==> config.mk <==
export PLATFORM = sky130hd
export DESIGN_NAME = salu_arbiter
export DESIGN_NICKNAME = d
export VERILOG_FILES = /design/src/rtl/salu_pkg.sv /design/src/rtl/salu_rsp_fifo.sv /design/src/rtl/salu_arbiter.sv
export SDC_FILE = /design/constraint.sdc
export NUM_CORES = 1
export LEC_CHECK = 0
export BUFFER_PORTS_ARGS = -buffer_cell sky130_fd_sc_hd__buf_4
export CAP_MARGIN = 20
export CORE_AREA = 5 5 164 166
export CTS_CLUSTER_DIAMETER = 40
export CTS_CLUSTER_SIZE = 28
export DETAILED_ROUTE_END_ITERATION = 10
export DIE_AREA = 0 0 169 171
export GPL_ROUTABILITY_DRIVEN = 0
export GPL_TIMING_DRIVEN = 0
export PLACE_DENSITY = 0.53
export RECOVER_POWER = 50
export SKIP_CTS_REPAIR_TIMING = 1
export SLEW_MARGIN = 20
export SYNTH_ARGS = -nofsm -noshare
export SYNTH_HDL_FRONTEND = slang
export SYNTH_SLANG_ARGS = --single-unit
==> constraint.sdc <==
create_clock -name clk -period 8.1 [get_ports clk]
set_input_delay 1.62 -clock clk [delete_from_list [all_inputs] [get_ports clk]]
set_output_delay 1.62 -clock clk [all_outputs]
set_load 0.03 [all_outputs]
==> src/rtl/salu_pkg.sv <==
// Shared definitions for the scalar-ALU arbiter: ALU opcode encoding and result flag layout.
package salu_pkg;

  localparam int OP_WIDTH = 4;

  localparam logic [OP_WIDTH-1:0] OP_ADD  = 4'd0;
  localparam logic [OP_WIDTH-1:0] OP_SUB  = 4'd1;
  localparam logic [OP_WIDTH-1:0] OP_SLL  = 4'd2;
  localparam logic [OP_WIDTH-1:0] OP_SLT  = 4'd3;
  localparam logic [OP_WIDTH-1:0] OP_SLTU = 4'd4;
  localparam logic [OP_WIDTH-1:0] OP_XOR  = 4'd5;
  localparam logic [OP_WIDTH-1:0] OP_SRL  = 4'd6;
  localparam logic [OP_WIDTH-1:0] OP_SRA  = 4'd7;
  localparam logic [OP_WIDTH-1:0] OP_OR   = 4'd8;
  localparam logic [OP_WIDTH-1:0] OP_AND  = 4'd9;
  localparam logic [OP_WIDTH-1:0] OP_BEQ  = 4'd10;
  localparam logic [OP_WIDTH-1:0] OP_BNE  = 4'd11;
  localparam logic [OP_WIDTH-1:0] OP_BLT  = 4'd12;
  localparam logic [OP_WIDTH-1:0] OP_BGE  = 4'd13;
  localparam logic [OP_WIDTH-1:0] OP_BLTU = 4'd14;
  localparam logic [OP_WIDTH-1:0] OP_BGEU = 4'd15;

  typedef struct packed {
    logic ovf;
    logic neg;
    logic zero;
  } salu_flags_t;

endpackage

==> src/rtl/salu_rsp_fifo.sv <==
// Small synchronous circular FIFO for tagged ALU responses; flush empties it in one cycle.
module salu_rsp_fifo #(
  parameter type T     = logic,
  parameter int  DEPTH = 2
) (
  input  logic                       clk,
  input  logic                       rst_n,
  input  logic                       flush_i,
  input  logic                       push_i,
  input  T                           push_data_i,
  input  logic                       pop_i,
  output T                           head_o,
  output logic                       valid_o,
  output logic [$clog2(DEPTH+1)-1:0] count_o
);

  localparam int PTR_W = $clog2(DEPTH);
  localparam int CNT_W = $clog2(DEPTH+1);

  T                 mem_q [DEPTH];
  logic [PTR_W-1:0] wr_ptr_q, wr_ptr_d;
  logic [PTR_W-1:0] rd_ptr_q, rd_ptr_d;
  logic [CNT_W-1:0] count_q, count_d;
  logic             do_push;
  logic             do_pop;

  assign do_push = push_i && !flush_i;
  assign do_pop  = pop_i && (count_q != '0) && !flush_i;

  always_comb begin
    wr_ptr_d = wr_ptr_q;
    rd_ptr_d = rd_ptr_q;
    count_d  = count_q;
    if (flush_i) begin
      wr_ptr_d = '0;
      rd_ptr_d = '0;
      count_d  = '0;
    end else begin
      // Pointers wrap explicitly so non-power-of-two depths work.
      if (do_push) begin
        wr_ptr_d = (wr_ptr_q == PTR_W'(DEPTH-1)) ? '0 : wr_ptr_q + 1'b1;
      end
      if (do_pop) begin
        rd_ptr_d = (rd_ptr_q == PTR_W'(DEPTH-1)) ? '0 : rd_ptr_q + 1'b1;
      end
      case ({do_push, do_pop})
        2'b10:   count_d = count_q + CNT_W'(1);
        2'b01:   count_d = count_q - CNT_W'(1);
        default: count_d = count_q;
      endcase
    end
  end

  always_ff @(posedge clk or negedge rst_n) begin
    if (!rst_n) begin
      wr_ptr_q <= '0;
      rd_ptr_q <= '0;
      count_q  <= '0;
    end else begin
      wr_ptr_q <= wr_ptr_d;
      rd_ptr_q <= rd_ptr_d;
      count_q  <= count_d;
    end
  end

  always_ff @(posedge clk) begin
    if (do_push) begin
      mem_q[wr_ptr_q] <= push_data_i;
    end
  end

  assign head_o  = mem_q[rd_ptr_q];
  assign valid_o = (count_q != '0);
  assign count_o = count_q;

  // A push into a full FIFO is only legal when the head leaves in the same cycle.
  no_overflow_a : assert property (@(posedge clk) disable iff (!rst_n)
    !(do_push && !do_pop && (count_q == CNT_W'(DEPTH))));

endmodule

==> src/rtl/salu_arbiter.sv <==
// Round-robin sharing of one registered scalar ALU among NUM_REQ requesters,
// with credit-based issue into a small tagged response FIFO.
module salu_arbiter
  import salu_pkg::*;
#(
  parameter  int NUM_REQ    = 4,
  parameter  int DATA_WIDTH = 32,
  parameter  int RSP_DEPTH  = 2,
  localparam int ID_WIDTH   = $clog2(NUM_REQ)
) (
  input  logic                                clk,
  input  logic                                rst_n,
  input  logic                                flush_i,
  input  logic [NUM_REQ-1:0]                  req_valid_i,
  output logic [NUM_REQ-1:0]                  req_ready_o,
  input  logic [NUM_REQ-1:0][DATA_WIDTH-1:0]  req_rs1_i,
  input  logic [NUM_REQ-1:0][DATA_WIDTH-1:0]  req_rs2_i,
  input  logic [NUM_REQ-1:0][OP_WIDTH-1:0]    req_op_i,
  output logic [DATA_WIDTH-1:0]               alu_rs1_o,
  output logic [DATA_WIDTH-1:0]               alu_rs2_o,
  output logic [OP_WIDTH-1:0]                 alu_op_o,
  input  logic [DATA_WIDTH-1:0]               alu_res_i,
  input  logic                                alu_zero_i,
  input  logic                                alu_neg_i,
  input  logic                                alu_ovf_i,
  output logic                                rsp_valid_o,
  input  logic                                rsp_ready_i,
  output logic [ID_WIDTH-1:0]                 rsp_id_o,
  output logic [DATA_WIDTH-1:0]               rsp_res_o,
  output logic [2:0]                          rsp_flags_o
);

  localparam int CNT_W = $clog2(RSP_DEPTH+1);

  typedef struct packed {
    logic [ID_WIDTH-1:0]   id;
    logic [DATA_WIDTH-1:0] res;
    salu_flags_t           flags;
  } salu_rsp_t;

  logic [ID_WIDTH-1:0] last_q, last_d;
  logic [ID_WIDTH-1:0] id_q, id_d;
  logic                inflight_q, inflight_d;

  logic [ID_WIDTH-1:0] cand;
  logic [ID_WIDTH-1:0] grant_idx;
  logic                grant_any;
  logic                issue_ok;
  logic                rsp_pop;
  logic [CNT_W:0]      credit_used;
  logic [CNT_W:0]      credit_limit;

  salu_rsp_t           push_data;
  salu_rsp_t           fifo_head;
  logic                fifo_valid;
  logic [CNT_W-1:0]    fifo_count;

  assign rsp_pop = fifo_valid && rsp_ready_i;

  // A slot freed by this cycle's pop may be reused by this cycle's grant.
  always_comb begin
    credit_used  = {1'b0, fifo_count} + {{CNT_W{1'b0}}, inflight_q};
    credit_limit = (CNT_W+1)'(RSP_DEPTH) + {{CNT_W{1'b0}}, rsp_pop};
    issue_ok     = rst_n && !flush_i && (credit_used < credit_limit);
  end

  always_comb begin
    grant_any = 1'b0;
    grant_idx = '0;
    cand      = '0;
    for (int i = 1; i <= NUM_REQ; i++) begin
      cand = ID_WIDTH'((int'(last_q) + i) % NUM_REQ);
      if (issue_ok && !grant_any && req_valid_i[cand]) begin
        grant_any = 1'b1;
        grant_idx = cand;
      end
    end
  end

  always_comb begin
    req_ready_o = '0;
    alu_rs1_o   = '0;
    alu_rs2_o   = '0;
    alu_op_o    = OP_ADD;
    if (grant_any) begin
      req_ready_o[grant_idx] = 1'b1;
      alu_rs1_o              = req_rs1_i[grant_idx];
      alu_rs2_o              = req_rs2_i[grant_idx];
      alu_op_o               = req_op_i[grant_idx];
    end
  end

  always_comb begin
    inflight_d = grant_any;
    id_d       = grant_any ? grant_idx : id_q;
    last_d     = grant_any ? grant_idx : last_q;
  end

  always_ff @(posedge clk or negedge rst_n) begin
    if (!rst_n) begin
      last_q     <= ID_WIDTH'(NUM_REQ-1);
      id_q       <= '0;
      inflight_q <= 1'b0;
    end else begin
      last_q     <= last_d;
      id_q       <= id_d;
      inflight_q <= inflight_d;
    end
  end

  always_comb begin
    push_data.id         = id_q;
    push_data.res        = alu_res_i;
    push_data.flags.ovf  = alu_ovf_i;
    push_data.flags.neg  = alu_neg_i;
    push_data.flags.zero = alu_zero_i;
  end

  salu_rsp_fifo #(
    .T     (salu_rsp_t),
    .DEPTH (RSP_DEPTH)
  ) u_rsp_fifo (
    .clk         (clk),
    .rst_n       (rst_n),
    .flush_i     (flush_i),
    .push_i      (inflight_q),
    .push_data_i (push_data),
    .pop_i       (rsp_pop),
    .head_o      (fifo_head),
    .valid_o     (fifo_valid),
    .count_o     (fifo_count)
  );

  // Response fields read as zero whenever the FIFO is empty.
  assign rsp_valid_o = fifo_valid;
  assign rsp_id_o    = fifo_valid ? fifo_head.id    : '0;
  assign rsp_res_o   = fifo_valid ? fifo_head.res   : '0;
  assign rsp_flags_o = fifo_valid ? fifo_head.flags : '0;

endmodule

==> impl_metrics.yaml <==
finish:
  final_common_cell: "buf_4"
  diodes: 0
  final_nets: 1208
  area.growth.synth_to_final_pct: 72.41
  fin_area_sq_um: 9295
  drive_gt1_share_pct: 50.78
  final_cell_mix: "390 x buf_4, 174 x mux2i_1, 74 x edfxtp_1"
place:
  port_buffers: 424
  dpl_worst_slack_ps: 2697
  dpl.hpwl_mm: 21.61
  placed_area_sq_um: 9054
sta:
  rsz0062_at_grt: "false"
  fmax_mhz: 184.9
  post-route-period-util_pct: 66.77
  drv_slew: 27
  whs_ps: 480.7
  layout_setup_ws_ps: 2692
  finClkSkew_ps: 3.930
  min_period_ps: 5408
  setup_viol: 0
  slew_headroom_pct: -1.977
  max_slew.worst_pin.slew_ps: 1530
  tns_ps: 0
  hold_viol: 0
floorplan:
  dieArea_sq_um: 28900
  num_rows: 59
  die_h_um: 171
  start_util_pct: 21.17
  die_w_um: 169
  ios: 425
  coreArea_sq_um: 25470
cts:
  htreeDepth: 3
  cts_root_buf: "clkbuf_16"
  cts_tree: "done"
  insertion_delay_ps: 330
  clock_sinks: 83
  cts_buffers: 9
  clkTransAtPathRegs_ps: 60
  clockBufferDepth: 2
run:
  maxCapViolations: 1
setup_path:
  critPathCaptureType: "output port"
  cp.arrival_ps: 3790
  worst-setup-path-type: "in -> out"
  crit_path_start_kind: "input port"
  worstPathRequired_ps: 6480
  crit_fanout: 10
logic_synthesis:
  ys.flop_type: "edfxtp_1"
  synthArstFlopShare_pct: 10.84
  ys_warn_count: 0
  synth_top_area_share_pct: 41.22
  post-synth-top-area-cell: "edfxtp_1"
  synth.distinct_cells: 36
  synth_fp_nets: 768
  synth_seq_cells: 83
  synth_cells: 451
  netlist_area_sq_um: 5391
  avgSynthCellArea_sq_um: 11.95
  synthTopCellsByArea: "edfxtp_1 41%, mux2i_1 32%, o22ai_1 8.0%, dfrtp_1 3.2%, nor2_1 3.2%"
  synth-edff-count: 74
  ys_seq_area_share_pct: 45.44
detailed_routing:
  drt_wl_total_mm: 25.44
  post_drt_wl_per_cell_um: 20.66
  route.detailed.drc: 0
  drt_iter0_markers: 199
  drtAntennaViolNets: 0
  vias: 5386
  routed_via_density: 4.375
  drt_pass1_iterations: 4
global_routing:
  overflow: 0
  grt_pass1_vias: 5709
  track_usage_pct: 16.44
  grt_antenna_before_repair: 0
  grt_max_degree: 27
  grt_pass1_wl_mm: 35.78
status:
  status: "finished with violations"
  violations: "max-capacitance violations, max-slew violations"
hold_path:
  min_path_type: "reg -> reg"
pwr:
  leakagePower_uw: 0.004329
  ir_drop_mv: 0.1352
  power_uw: 1625
  p_per_area_nw_per_um2: 174.8
-- where the power goes --
group | switching (uW) | total [uW] | internal [uW]
combinational | 364 | 703 | 339
clock | 158 | 427 | 269
sequential | 9.32 | 495 | 486
-- critical path, cell delays in order --
cell and delay [ps]:
buf_4 130, nor2_1 210, nand3_1 130, nand4_1 180, inv_1 130, nand2b_1 80
buf_2 250, clkbuf_1 570, o22ai_1 240, buf_4 230
-- path summary, 6_finish.rpt --
| check | startpoint | to | slack, ps | cells after the start |
|---|---|---|---|---|
| worst max-delay path | req_valid_i[3] | alu_rs2_o[4] | 2690 | 10 |
| worst max register to register | inflight_q$_DFF_PN0_ | u_rsp_fifo.mem_q[1][4]$_DFFE_PP_ | 5480 | 2 |
| worst min register to register | id_q[1]$_DFFE_PN0P_ | u_rsp_fifo.mem_q[0][36]$_DFFE_PP_ | 480 | 0 |
| worst min-delay path | id_q[1]$_DFFE_PN0P_ | u_rsp_fifo.mem_q[0][36]$_DFFE_PP_ | 480 | 0 |
| min in group asynchronous | rst_n | u_rsp_fifo.count_o[1]$_DFFE_PN0P_ | 1240 | 1 |
| max in group asynchronous | rst_n | last_q[0]$_DFFE_PN1P_ | 6500 | 1 |
-- synthesized netlist by cell type (3+ instances only) --
master,count
o22ai_1,69
clkbuf_1,15
dfrtp_1,7
buf_8,6
o21ai_0,3
buf_2,7
inv_1,4
nor2b_1,5
nand2_1,3
buf_12,5
mux2i_1,174
edfxtp_1,74
nor2_1,46
-- layer usage --
metal	global-route usage, %	vias to the layer above	share of wire [%]
met2	31.32	230	54
met5	0	-	0
met4	3.990	0	1.7
li1	-	2614	-
met3	5.430	18	8.5
met1	17.52	2524	36
-- layout make-up --
cell class / instances / area (sq um)
Inverter: 5 / 18.77
Multi-Input combinational cell: 325 / 2600
Clock buffer: 9 / 225.2
Tap cell: 335 / 419.2
Sequential cell: 83 / 2450
Clock inverter: 7 / 91.34
Fill cell: 2619 / 16170
Buffer: 38 / 322.8
Timing Repair Buffer: 429 / 3168
-- state kept, by name (all words and copies together) (netlist names) --
register             cells
u_rsp_fifo.count_o       2
u_rsp_fifo.wr_ptr_q      1
id_q                     2
u_rsp_fifo.mem_q        74
inflight_q               1
last_q                   2
u_rsp_fifo.rd_ptr_q      1
-- per-stage QoR --
step / utilization [%] / instances
after floorplan: - / 451
after global placement: 35.31 / 1210
after detailed placement: 35.55 / 1215
after CTS: 36.79 / 1231
after global routing: 36.50 / 1231
final: 36.50 / 1231
-- cells by family (layout without fill, tap and decap cells) --
kind of cell / after synthesis / in the layout / share of synthesized area (%)
AO/OA/AOI/OAI: 81 / 81 / 9.677
XOR/XNOR: 3 / 3 / 0.4874
adder cells (fa/ha/maj): 2 / 2 / 0.4641
buffers and inverters: 43 / 488 / 6.335
flip-flops: 83 / 83 / 45.44
multiplexers: 174 / 174 / 32.30
AND/OR/NAND/NOR: 65 / 65 / 5.292
(Power assumes the default switching activity.)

——————

Work order:
Give back, exactly as written, the stretch from the line with "cell and delay" through the line with "u_rsp_fifo.mem_q[1][4]$_DFFE_PP_ | 5480 | 2 |", and no other lines from the records above.

Finished exercise:
cell and delay [ps]:
buf_4 130, nor2_1 210, nand3_1 130, nand4_1 180, inv_1 130, nand2b_1 80
buf_2 250, clkbuf_1 570, o22ai_1 240, buf_4 230
-- path summary, 6_finish.rpt --
| check | startpoint | to | slack, ps | cells after the start |
|---|---|---|---|---|
| worst max-delay path | req_valid_i[3] | alu_rs2_o[4] | 2690 | 10 |
| worst max register to register | inflight_q$_DFF_PN0_ | u_rsp_fifo.mem_q[1][4]$_DFFE_PP_ | 5480 | 2 |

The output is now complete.